*Work to complete*: Each line of the records that holds the word "with" should be copied out.

*Data for processing*:
----------------------------------------

**src/rtl/gao_er2_vio_pkg.sv**
```systemverilog
// Shared constants, op codes and FSM state type for the ER2 virtual I/O responder.
package gao_vio_pkg;

  localparam int          DR_W    = 24;
  localparam logic [7:0]  CAP_TAG = 8'hA5;

  localparam logic [7:0]  OP_NOP   = 8'h00;
  localparam logic [7:0]  OP_WR    = 8'h01;
  localparam logic [7:0]  OP_SET   = 8'h02;
  localparam logic [7:0]  OP_CLR   = 8'h03;
  localparam logic [7:0]  OP_PULSE = 8'h04;

  typedef enum logic [1:0] {
    IDLE,
    SHIFT,
    UPDATE
  } state_e;

  function automatic logic [7:0] sat_inc8(input logic [7:0] v);
    return (v == 8'hFF) ? v : v + 8'd1;
  endfunction

endpackage

```
**src/rtl/gao_er2_vio_if.sv**
```systemverilog
// JTAG ER2 user-register signals between the GW_JTAG primitive (master) and the responder (slave).
interface gao_er2_vio_if;

  logic tck;
  logic jtag_rst;
  logic enable;
  logic shift_dr_capture_dr;
  logic update_dr;
  logic tdi;
  logic tdo;

  modport master (
    output tck, jtag_rst, enable, shift_dr_capture_dr, update_dr, tdi,
    input  tdo
  );

  modport slave (
    input  tck, jtag_rst, enable, shift_dr_capture_dr, update_dr, tdi,
    output tdo
  );

endinterface

```
**src/rtl/gao_er2_vio_sync_edge.sv**
```systemverilog
// Multi-flop synchroniser for one asynchronous line with registered rise/fall pulses.
module gao_sync_edge #(
  parameter int SYNC_STG = 2
) (
  input  logic clk_i,
  input  logic rstn_i,
  input  logic d_i,
  output logic level_o,
  output logic rise_o,
  output logic fall_o
);

  logic [SYNC_STG-1:0] sync_q;
  logic                prev_q;
  logic                rise_q;
  logic                fall_q;

  // level_o is the delayed copy so it lines up in time with the edge pulses
  always_ff @(posedge clk_i or negedge rstn_i) begin
    if (!rstn_i) begin
      sync_q <= '0;
      prev_q <= 1'b0;
      rise_q <= 1'b0;
      fall_q <= 1'b0;
    end else begin
      sync_q <= {sync_q[SYNC_STG-2:0], d_i};
      prev_q <= sync_q[SYNC_STG-1];
      rise_q <= sync_q[SYNC_STG-1] & ~prev_q;
      fall_q <= ~sync_q[SYNC_STG-1] & prev_q;
    end
  end

  assign level_o = prev_q;
  assign rise_o  = rise_q;
  assign fall_o  = fall_q;

endmodule

```
**src/rtl/gao_er2_vio.sv**
```systemverilog
// ER2 user-register responder: 24-bit JTAG commands drive control outputs, probe status is read back.
module gao_er2_vio
  import gao_vio_pkg::*;
#(
  parameter int          OUT_W    = 16,
  parameter int          IN_W     = 16,
  parameter int          SYNC_STG = 2,
  parameter logic [15:0] OUT_RST  = 16'h0
) (
  input  logic             clk_i,
  input  logic             rstn_i,
  gao_er2_vio_if.slave     jtag,
  input  logic [IN_W-1:0]  probe_i,
  output logic [OUT_W-1:0] out_o,
  output logic [OUT_W-1:0] pulse_o,
  output logic             busy_o,
  output logic [7:0]       err_cnt_o
);

  localparam logic [OUT_W-1:0] OUT_RST_W = OUT_RST[OUT_W-1:0];

  // Line index: 0 tck, 1 jtag_rst, 2 enable, 3 sdcd, 4 update_dr, 5 tdi
  logic [5:0] jraw, jlvl, jrise, jfall;
  logic       unused_sync;

  assign jraw = {jtag.tdi, jtag.update_dr, jtag.shift_dr_capture_dr,
                 jtag.enable, jtag.jtag_rst, jtag.tck};

  for (genvar g = 0; g < 6; g++) begin : g_sync
    gao_sync_edge #(.SYNC_STG(SYNC_STG)) u_sync (
      .clk_i   (clk_i),
      .rstn_i  (rstn_i),
      .d_i     (jraw[g]),
      .level_o (jlvl[g]),
      .rise_o  (jrise[g]),
      .fall_o  (jfall[g])
    );
  end

  assign unused_sync = ^{jlvl[0], jlvl[4], jrise[5], jrise[3:1], jfall[5:1]};

  logic tck_rise, tck_fall, upd_rise, jrst_s, enable_s, sdcd_s, tdi_s;
  assign tck_rise = jrise[0];
  assign tck_fall = jfall[0];
  assign upd_rise = jrise[4];
  assign jrst_s   = jlvl[1];
  assign enable_s = jlvl[2];
  assign sdcd_s   = jlvl[3];
  assign tdi_s    = jlvl[5];

  logic [IN_W-1:0] probe_q [SYNC_STG];

  always_ff @(posedge clk_i or negedge rstn_i) begin
    if (!rstn_i) begin
      for (int i = 0; i < SYNC_STG; i++) probe_q[i] <= '0;
    end else begin
      probe_q[0] <= probe_i;
      for (int i = 1; i < SYNC_STG; i++) probe_q[i] <= probe_q[i-1];
    end
  end

  logic [15:0] probe_ext;
  always_comb begin
    probe_ext            = '0;
    probe_ext[IN_W-1:0]  = probe_q[SYNC_STG-1];
  end

  state_e            state_q;
  logic [DR_W-1:0]   sr_q;
  logic [4:0]        bit_cnt_q;
  logic [OUT_W-1:0]  out_q, out_d;
  logic [OUT_W-1:0]  pulse_q, pulse_d;
  logic              tdo_q;
  logic [7:0]        err_cnt_q;
  logic              err_inc_d;
  logic [7:0]        op;
  logic [OUT_W-1:0]  data;

  assign op   = sr_q[DR_W-1:16];
  assign data = sr_q[OUT_W-1:0];

  // A scan of any length other than exactly DR_W bits is never trusted
  always_comb begin
    out_d     = out_q;
    pulse_d   = '0;
    err_inc_d = 1'b0;
    if (bit_cnt_q != 5'(DR_W)) begin
      err_inc_d = 1'b1;
    end else begin
      case (op)
        OP_NOP:   ;
        OP_WR:    out_d   = data;
        OP_SET:   out_d   = out_q | data;
        OP_CLR:   out_d   = out_q & ~data;
        OP_PULSE: pulse_d = data;
        default:  err_inc_d = 1'b1;
      endcase
    end
  end

  always_ff @(posedge clk_i or negedge rstn_i) begin
    if (!rstn_i) begin
      state_q   <= IDLE;
      sr_q      <= '0;
      bit_cnt_q <= '0;
      out_q     <= OUT_RST_W;
      pulse_q   <= '0;
      tdo_q     <= 1'b0;
      err_cnt_q <= '0;
    end else begin
      pulse_q <= '0;
      if (tck_fall) tdo_q <= sr_q[0];
      if (jrst_s) begin
        state_q <= IDLE;
        out_q   <= OUT_RST_W;
      end else begin
        case (state_q)
          IDLE: begin
            if (tck_rise && enable_s && sdcd_s) begin
              sr_q      <= {CAP_TAG, probe_ext};
              bit_cnt_q <= '0;
              state_q   <= SHIFT;
            end
          end
          SHIFT: begin
            // An update edge wins over a coincident shift edge
            if (upd_rise && enable_s) begin
              state_q <= UPDATE;
            end else if (tck_rise && enable_s && sdcd_s) begin
              sr_q <= {tdi_s, sr_q[DR_W-1:1]};
              if (bit_cnt_q != 5'd31) bit_cnt_q <= bit_cnt_q + 5'd1;
            end else if (!enable_s) begin
              state_q <= IDLE;
            end
          end
          UPDATE: begin
            state_q <= IDLE;
            out_q   <= out_d;
            pulse_q <= pulse_d;
            if (err_inc_d) err_cnt_q <= sat_inc8(err_cnt_q);
          end
          default: state_q <= IDLE;
        endcase
      end
    end
  end

  assign jtag.tdo  = tdo_q;
  assign out_o     = out_q;
  assign pulse_o   = pulse_q;
  assign busy_o    = (state_q != IDLE);
  assign err_cnt_o = err_cnt_q;

endmodule
```
**src/flat_wrapper.sv**
```systemverilog
// flat-port wrapper written by rule: the top's interface ports become plain ports
module gao_er2_vio_flat import gao_vio_pkg::*;
#(
  parameter int          OUT_W    = 16,
  parameter int          IN_W     = 16,
  parameter int          SYNC_STG = 2,
  parameter logic [15:0] OUT_RST  = 16'h0
)
  (clk_i, rstn_i, probe_i, out_o, pulse_o, busy_o, err_cnt_o, jtag_tck, jtag_jtag_rst, jtag_enable, jtag_shift_dr_capture_dr, jtag_update_dr, jtag_tdi, jtag_tdo);
  gao_er2_vio_if jtag_i ();
  input  logic clk_i;
  input  logic rstn_i;
  input  logic [IN_W-1:0] probe_i;
  output logic [OUT_W-1:0] out_o;
  output logic [OUT_W-1:0] pulse_o;
  output logic busy_o;
  output logic [7:0] err_cnt_o;
  input wire logic [$bits(jtag_i.tck)-1:0] jtag_tck;
  input wire logic [$bits(jtag_i.jtag_rst)-1:0] jtag_jtag_rst;
  input wire logic [$bits(jtag_i.enable)-1:0] jtag_enable;
  input wire logic [$bits(jtag_i.shift_dr_capture_dr)-1:0] jtag_shift_dr_capture_dr;
  input wire logic [$bits(jtag_i.update_dr)-1:0] jtag_update_dr;
  input wire logic [$bits(jtag_i.tdi)-1:0] jtag_tdi;
  output wire logic [$bits(jtag_i.tdo)-1:0] jtag_tdo;
  assign jtag_i.tck = jtag_tck;
  assign jtag_i.jtag_rst = jtag_jtag_rst;
  assign jtag_i.enable = jtag_enable;
  assign jtag_i.shift_dr_capture_dr = jtag_shift_dr_capture_dr;
  assign jtag_i.update_dr = jtag_update_dr;
  assign jtag_i.tdi = jtag_tdi;
  assign jtag_tdo = jtag_i.tdo;
  gao_er2_vio #(.OUT_W(OUT_W), .IN_W(IN_W), .SYNC_STG(SYNC_STG), .OUT_RST(OUT_RST)) u_core (.clk_i(clk_i), .rstn_i(rstn_i), .jtag(jtag_i), .probe_i(probe_i), .out_o(out_o), .pulse_o(pulse_o), .busy_o(busy_o), .err_cnt_o(err_cnt_o));
endmodule
```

----------------------------------------

*Completed exercise*:
// Multi-flop synchroniser for one asynchronous line with registered rise/fall pulses.
  // level_o is the delayed copy so it lines up in time with the edge pulses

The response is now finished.